Assuming devices are online enough to respond for 12 hours a day(optimistically low perhaps) we get:
3 commands * 500 devices * 12 hours = 18000 entries per day = 6,570,000 entries per year. And we never delete them which leads to significant table bloat. For customer-fairbank 95% of their entries in nano_enrollment_queue and nano_command_results were REFETCH-* entries and this data is of low use(it all gets pumped into things like host details and softwre inventory anyways) but slows down queries like the "which devices have active commands" query pretty badly.

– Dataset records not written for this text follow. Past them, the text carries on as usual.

File: config.mk
export PLATFORM = sky130hd
export DESIGN_NAME = uart_frame_assembler
export DESIGN_NICKNAME = d
export VERILOG_FILES = /design/src/rtl/uart_frame_pkg.sv /design/src/rtl/frame_gap_timer.sv /design/src/rtl/uart_frame_assembler.sv
export SDC_FILE = /design/constraint.sdc
export NUM_CORES = 1
export LEC_CHECK = 0
export ABC_AREA = 1
export CAP_MARGIN = 20
export CELL_PAD_IN_SITES_DETAIL_PLACEMENT = 0
export CELL_PAD_IN_SITES_GLOBAL_PLACEMENT = 2
export CORE_UTILIZATION = 40
export DETAILED_ROUTE_END_ITERATION = 16
export PLACE_DENSITY = 0.84
export SETUP_SLACK_MARGIN = 0.1
export SYNTH_ARGS = -nofsm -noshare
export SYNTH_HDL_FRONTEND = slang
export SYNTH_SLANG_ARGS = --single-unit
File: constraint.sdc
create_clock -name clk -period 5.2 [get_ports clk]
set_input_delay 1.04 -clock clk [delete_from_list [all_inputs] [get_ports clk]]
set_output_delay 1.04 -clock clk [all_outputs]
set_load 0.1 [all_outputs]
File: src/rtl/uart_frame_pkg.sv
// Shared types and defaults for the UART frame assembler slice.
// State encoding, channel byte type and default sync/gap constants.
package uart_frame_pkg;

    typedef enum logic [2:0] {
        HUNT,
        SYNC,
        PAYLOAD,
        CSUM,
        COMMIT
    } state_t;

    typedef logic [7:0] chan_t;

    localparam chan_t DEF_SYNC0      = 8'hA5;
    localparam chan_t DEF_SYNC1      = 8'h5A;
    localparam int    DEF_GAP_CYCLES = 50000;

endpackage

File: src/rtl/frame_gap_timer.sv
// Inter-byte gap watchdog: down-counter reloaded on each byte.
// Fires once GAP_CYCLES idle cycles have elapsed while running.
module frame_gap_timer
    import uart_frame_pkg::*;
#(
    parameter int GAP_CYCLES = DEF_GAP_CYCLES
) (
    input  logic clk,
    input  logic rst_n,
    input  logic run,
    input  logic reload,
    output logic timeout
);

    localparam int W = $clog2(GAP_CYCLES + 1);
    localparam logic [W-1:0] LOAD = W'(GAP_CYCLES);
    localparam logic [W-1:0] ONE  = W'(1);

    logic [W-1:0] cnt;

    always_ff @(posedge clk or negedge rst_n) begin
        if (!rst_n) begin
            cnt <= LOAD;
        end else if (reload || !run) begin
            cnt <= LOAD;
        end else if (cnt != '0) begin
            cnt <= cnt - ONE;
        end
    end

    assign timeout = run && !reload && (cnt == '0);

endmodule

File: src/rtl/uart_frame_assembler.sv
// UART byte stream -> NUM_CH-channel frame publisher with ready/ack handshake.
// Optional trailing sum byte is enabled by defining CHECKSUM_EN.
module uart_frame_assembler
    import uart_frame_pkg::*;
#(
    parameter int    NUM_CH     = 32,
    parameter chan_t SYNC0      = DEF_SYNC0,
    parameter chan_t SYNC1      = DEF_SYNC1,
    parameter int    GAP_CYCLES = DEF_GAP_CYCLES
) (
    input  logic       clk,
    input  logic       rst_n,
    input  chan_t      rx_byte,
    input  logic       rx_byte_valid,
    output chan_t      out_channel_data [NUM_CH],
    output logic       data_ready,
    input  logic       data_acknowledge,
    output logic [7:0] frame_err_cnt,
    output logic [7:0] overrun_cnt,
    output logic       busy
);

    localparam int IDX_W = (NUM_CH > 1) ? $clog2(NUM_CH) : 1;
    localparam logic [IDX_W-1:0] LAST    = IDX_W'(NUM_CH - 1);
    localparam logic [IDX_W-1:0] IDX_ONE = IDX_W'(1);

    state_t state, state_nxt;

    logic [IDX_W-1:0] idx;
    chan_t            shadow [NUM_CH];
`ifdef CHECKSUM_EN
    chan_t            sum;
`endif

    logic gap_to;
    logic start;
    logic store;
    logic commit;
    logic err_evt;
    logic accept;
    logic overrun;

    assign busy = (state != HUNT);

    frame_gap_timer #(
        .GAP_CYCLES (GAP_CYCLES)
    ) u_gap (
        .clk     (clk),
        .rst_n   (rst_n),
        .run     (busy),
        .reload  (rx_byte_valid),
        .timeout (gap_to)
    );

    always_ff @(posedge clk or negedge rst_n) begin
        if (!rst_n) begin
            state <= HUNT;
        end else begin
            state <= state_nxt;
        end
    end

    always_comb begin
        state_nxt = state;
        start     = 1'b0;
        store     = 1'b0;
        commit    = 1'b0;
        err_evt   = 1'b0;
        if (gap_to) begin
            state_nxt = HUNT;
            err_evt   = 1'b1;
        end else begin
            unique case (state)
                HUNT: begin
                    if (rx_byte_valid && rx_byte == SYNC0) begin
                        state_nxt = SYNC;
                    end
                end
                SYNC: begin
                    if (rx_byte_valid) begin
                        if (rx_byte == SYNC1) begin
                            state_nxt = PAYLOAD;
                            start     = 1'b1;
                        end else if (rx_byte != SYNC0) begin
                            state_nxt = HUNT;
                        end
                    end
                end
                PAYLOAD: begin
                    if (rx_byte_valid) begin
                        store = 1'b1;
                        if (idx == LAST) begin
`ifdef CHECKSUM_EN
                            state_nxt = CSUM;
`else
                            state_nxt = COMMIT;
`endif
                        end
                    end
                end
                CSUM: begin
`ifdef CHECKSUM_EN
                    if (rx_byte_valid) begin
                        if (rx_byte == sum) begin
                            state_nxt = COMMIT;
                        end else begin
                            state_nxt = HUNT;
                            err_evt   = 1'b1;
                        end
                    end
`else
                    state_nxt = HUNT;
`endif
                end
                COMMIT: begin
                    commit    = 1'b1;
                    state_nxt = HUNT;
                end
                default: state_nxt = HUNT;
            endcase
        end
    end

    always_ff @(posedge clk or negedge rst_n) begin
        if (!rst_n) begin
            idx <= '0;
        end else if (start) begin
            idx <= '0;
        end else if (store) begin
            idx <= idx + IDX_ONE;
        end
    end

`ifdef CHECKSUM_EN
    always_ff @(posedge clk or negedge rst_n) begin
        if (!rst_n) begin
            sum <= '0;
        end else if (start) begin
            sum <= '0;
        end else if (store) begin
            sum <= sum + rx_byte;
        end
    end
`endif

    // Shadow is always fully rewritten before a commit, so it needs no reset.
    always_ff @(posedge clk) begin
        if (store) begin
            shadow[idx] <= rx_byte;
        end
    end

    assign accept  = commit && (!data_ready || data_acknowledge);
    assign overrun = commit && data_ready && !data_acknowledge;

    always_ff @(posedge clk or negedge rst_n) begin
        if (!rst_n) begin
            for (int i = 0; i < NUM_CH; i++) begin
                out_channel_data[i] <= '0;
            end
            data_ready <= 1'b0;
        end else if (accept) begin
            out_channel_data <= shadow;
            data_ready       <= 1'b1;
        end else if (data_ready && data_acknowledge) begin
            data_ready <= 1'b0;
        end
    end

    always_ff @(posedge clk or negedge rst_n) begin
        if (!rst_n) begin
            frame_err_cnt <= '0;
            overrun_cnt   <= '0;
        end else begin
            if (err_evt && frame_err_cnt != 8'hFF) begin
                frame_err_cnt <= frame_err_cnt + 8'd1;
            end
            if (overrun && overrun_cnt != 8'hFF) begin
                overrun_cnt <= overrun_cnt + 8'd1;
            end
        end
    end

endmodule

Current thinking is that unless a user disables it we could delete all previous(or perhaps some previous - maybe 3 at a time) REFETCH-* nano_enrollment_queue and nano_command_results entries of a given type for a device. This should spread out the deletes enough not to impact performance too badly while also shrinking the table quite a bit over time
Changes
Nano commands deletion: Whenever a REFETCH command is successfully acknowledged by a host, delete up to 3(ths was originally 100 but changed to 3 for performance/load reasons) nano_command_results and nano_enrollment_queue entries, of the same type of commands, of commands sent and acknowledged(or errored) at least 1 month prior. The current command should never be deleted, only old ones, but they need not be the oldest. Data ingestion based on the REFETCH command will proceed as expected with no changes.
As a technical note, you should be absolutely sure that corresponding nano_enrollment_queue and nano_command_results entries are deleted in the same transaction so as not to risk re-sending or any other issues
Add a cron job that runs hourly, SELECTs up to 100 REFETCH- prefixed commands older than 30 days from nano_commands. Delete any which have no references in nano_enrollment_queue and nano_command_results.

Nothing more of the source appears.